Durante toda a terça-feira (01/03), entidades representativas dos membros do Ministério Público e a CONAMP estiveram em Brasília para tentar adiar a votação do Projeto de Lei 3123, que disciplina, em âmbito nacional, a aplicação do limite máximo remuneratório mensal de agentes políticos.
Além de reuniões com o presidente da Casa, deputado Eduardo Cunha (PMDB/RJ), e com o relator do projeto, o deputado Ricardo Barros (PP/PR), diversos parlamentares receberam as entidades de classe para discutir a proposição a fim de que sejam resguardados os direitos e prerrogativas dos membros das carreiras.
A presidente da Associação do Ministério Público da Bahia (Ampeb), Janina Schuenck, afirma que as associações apóiam e defendem o teto remuneratório, aplicado corretamente. “Deve ser preservado o tratamento específico às verbas de caráter indenizatório, que não se confundem com as remuneratórias, sob pena de enriquecimento ilícito do Estado”, declarou Janina Schuenck. O vice-presidente da Ampeb, Millen Castro, também está em Brasília participando das reuniões com os deputados.

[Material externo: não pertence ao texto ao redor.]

--- src/rtl/irq_ack_dispatcher.sv ---
// irq_ack_dispatcher: req edges -> pend latches, winner code -> one-hot ack, four-phase handshake with timeout/err/svc_cnt
module irq_ack_dispatcher #(
  parameter int NCH     = 9,
  parameter int TIMEOUT = 64,
  parameter int CNT_W   = 16
) (
  input  logic             clk,
  input  logic             rst,
  input  logic [NCH-1:0]   req_a,
  input  logic [NCH-1:0]   req_b,
  input  logic [NCH-1:0]   req_c,
  output logic [NCH-1:0]   pend_a,
  output logic [NCH-1:0]   pend_b,
  output logic [NCH-1:0]   pend_c,
  input  logic             win_valid,
  input  logic [1:0]       win_bus,
  input  logic [3:0]       win_chan,
  output logic [NCH-1:0]   ack_a,
  output logic [NCH-1:0]   ack_b,
  output logic [NCH-1:0]   ack_c,
  output logic             busy,
  output logic             err,
  output logic             tmo,
  output logic [CNT_W-1:0] svc_cnt
);
  localparam int N  = 3 * NCH;
  localparam int IW = $clog2(N);
  localparam int TW = $clog2(TIMEOUT);
  localparam logic [3:0] CMAX = 4'(NCH - 1);
  typedef enum logic [1:0] {IDLE, ACK, WAIT_REL, RECOVER} state_t;
  state_t           state_q, state_d;
  logic [N-1:0]     req_all, req_q, req_d, pend_q, pend_d, win_oh, sel_oh;
  logic [IW-1:0]    sel_q, sel_d, win_idx;
  logic [TW-1:0]    cnt_q, cnt_d;
  logic [CNT_W-1:0] svc_q, svc_d;
  logic             err_q, err_d, tmo_q, tmo_d, code_ok, win_take, rel;
  assign req_all  = {req_c, req_b, req_a};
  assign win_idx  = IW'(win_bus) * IW'(NCH) + IW'(win_chan);
  assign code_ok  = (win_bus <= 2'd2) && (win_chan <= CMAX);
  assign win_oh   = N'(1) << win_idx;
  assign win_take = (state_q == IDLE) && win_valid && code_ok && |(pend_q & win_oh);
  assign sel_oh   = N'(1) << sel_q;
  assign rel      = ~|(req_all & sel_oh);
  always_comb begin
    state_d = state_q;
    sel_d   = sel_q;
    cnt_d   = cnt_q;
    svc_d   = svc_q;
    tmo_d   = 1'b0;
    req_d   = req_all;
    err_d   = err_q | ((state_q == IDLE) && win_valid && !win_take);
    pend_d  = (pend_q & ~(win_take ? win_oh : '0)) | (req_all & ~req_q);
    case (state_q)
      IDLE: begin
        state_d = win_take ? ACK : IDLE;
        sel_d   = win_take ? win_idx : sel_q;
      end
      ACK: begin
        state_d = WAIT_REL;
        cnt_d   = '0;
      end
      WAIT_REL: begin
        if (rel) begin
          state_d = RECOVER;
          svc_d   = &svc_q ? svc_q : svc_q + 1'b1;
        end else if (cnt_q == TW'(TIMEOUT - 1)) begin
          state_d = RECOVER;
          tmo_d   = 1'b1;
        end else begin
          cnt_d = cnt_q + 1'b1;
        end
      end
      default: state_d = IDLE;
    endcase
  end
  always_ff @(posedge clk) begin
    if (rst) begin
      state_q <= IDLE;
      sel_q   <= '0;
      cnt_q   <= '0;
      svc_q   <= '0;
      err_q   <= 1'b0;
      tmo_q   <= 1'b0;
      req_q   <= '0;
      pend_q  <= '0;
    end else begin
      state_q <= state_d;
      sel_q   <= sel_d;
      cnt_q   <= cnt_d;
      svc_q   <= svc_d;
      err_q   <= err_d;
      tmo_q   <= tmo_d;
      req_q   <= req_d;
      pend_q  <= pend_d;
    end
  end
  assign {pend_c, pend_b, pend_a} = pend_q;
  assign {ack_c, ack_b, ack_a}    = (state_q == ACK || state_q == WAIT_REL) ? sel_oh : '0;
  assign busy    = state_q != IDLE;
  assign err     = err_q;
  assign tmo     = tmo_q;
  assign svc_cnt = svc_q;
endmodule
--- src/rtl/noise_tolerant_encoder.sv ---
// Extended Golay (24,12) systematic encoder with optional error injection and
// an MSB-first serialiser; one frame per accepted enable, 26 cycles back-to-back.
module noise_tolerant_encoder (
  input  logic                     clk,
  input  logic                     rst_n,
  noise_tolerant_encoder_if.slave  bus
);

  localparam logic [1:0] S_IDLE   = 2'd0;
  localparam logic [1:0] S_ENCODE = 2'd1;
  localparam logic [1:0] S_SHIFT  = 2'd2;

  logic [1:0]  r_state;
  logic [11:0] r_data;
  logic [23:0] r_mask;
  logic [23:0] r_code;
  logic [23:0] r_shift;
  logic [4:0]  r_cnt;
  logic        r_ready;
  logic        r_finish;
  logic        r_valid;

  logic [11:0] w_parity;
  logic [23:0] w_code;

  // Each mask selects the message bits d[k] (= c[k+12]) feeding one parity bit.
  always_comb begin
    w_parity[11] = ^(r_data & 12'hFFE);
    w_parity[10] = ^(r_data & 12'hA3B);
    w_parity[9]  = ^(r_data & 12'hD1D);
    w_parity[8]  = ^(r_data & 12'h68F);
    w_parity[7]  = ^(r_data & 12'hB47);
    w_parity[6]  = ^(r_data & 12'hDA3);
    w_parity[5]  = ^(r_data & 12'hED1);
    w_parity[4]  = ^(r_data & 12'h769);
    w_parity[3]  = ^(r_data & 12'h3B5);
    w_parity[2]  = ^(r_data & 12'h1DB);
    w_parity[1]  = ^(r_data & 12'h8ED);
    w_parity[0]  = ^(r_data & 12'h477);
  end

  assign w_code = {r_data, w_parity} ^ r_mask;

  always_ff @(posedge clk) begin
    if (!rst_n) begin
      r_state  <= S_IDLE;
      r_data   <= '0;
      r_mask   <= '0;
      r_code   <= '0;
      r_shift  <= '0;
      r_cnt    <= '0;
      r_ready  <= 1'b1;
      r_finish <= 1'b0;
      r_valid  <= 1'b0;
    end else begin
      case (r_state)
        S_IDLE: begin
          r_finish <= 1'b0;
          if (bus.enable) begin
            r_data  <= bus.input_vector;
            r_mask  <= bus.error_mask;
            r_ready <= 1'b0;
            r_state <= S_ENCODE;
          end
        end
        S_ENCODE: begin
          r_code  <= w_code;
          r_shift <= w_code;
          r_cnt   <= 5'd23;
          r_valid <= 1'b1;
          r_state <= S_SHIFT;
        end
        S_SHIFT: begin
          // Last bit has already been on the line for a full cycle when cnt hits 0.
          if (r_cnt == 5'd0) begin
            r_shift  <= '0;
            r_valid  <= 1'b0;
            r_finish <= 1'b1;
            r_ready  <= 1'b1;
            r_state  <= S_IDLE;
          end else begin
            r_shift <= {r_shift[22:0], 1'b0};
            r_cnt   <= r_cnt - 5'd1;
          end
        end
        default: begin
          r_state <= S_IDLE;
          r_ready <= 1'b1;
          r_valid <= 1'b0;
        end
      endcase
    end
  end

  assign bus.output_vector = r_code;
  assign bus.ready         = r_ready;
  assign bus.finish        = r_finish;
  assign bus.serial_valid  = r_valid;
  assign bus.serial_out    = r_shift[23] & r_valid;

endmodule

A comitiva que visa aprofundar as discussões sobre o tema para tentar retirar do Projeto incongruências constitucionais foi recebida ainda pelo senador Otto Alencar, pelo deputado Mollon, Rede-RJ, Daniel Almeida, líder do PCdoB na Câmara, João Gualberto, PSDB-BA, Cláudio Cajado, DEM-BA e deputado Antônio Imbassay, líder do PSDB na Câmara. Além do líder do governo na Câmara, deputado José Guimarães (PT/CE), líder do PMDB, deputado Leonardo Picciani (PDMB/RJ), o líder do PPS, deputado Rubens Bueno (PPS/PR), o líder do DEM, deputado Pauderney Avelino (DEM/AM), o líder da minoria na Câmara, deputado Miguel Haddad (PSDB/SP). As entidades do MP e Magistratura participaram ainda de reuniões de bancadas, como a reunião da bancada do Estado do Paraná.
Os representantes da Ampeb e demais entidades associativas ainda estão em Brasília para mais uma rodada de reuniões.
Remuneração X Indenização – A promotora Janina Scuenck ressaltou ainda que é necessário diferenciar o que é remuneração e o que é indenização e conferir o tratamento constitucional adequado. De acordo com ela, as parcelas notadamente indenizatórias devem ser tratadas como o que são, a exemplo da venda de férias e das diárias para deslocamento quando o agente público precisa trabalhar em município diverso de sua lotação. “Há uma generalização indevida, uma argumentação extremada, sem exame aprofundado do projeto, que está eivado de distorções e inconstitucionalidades”, declarou a presidente baiana.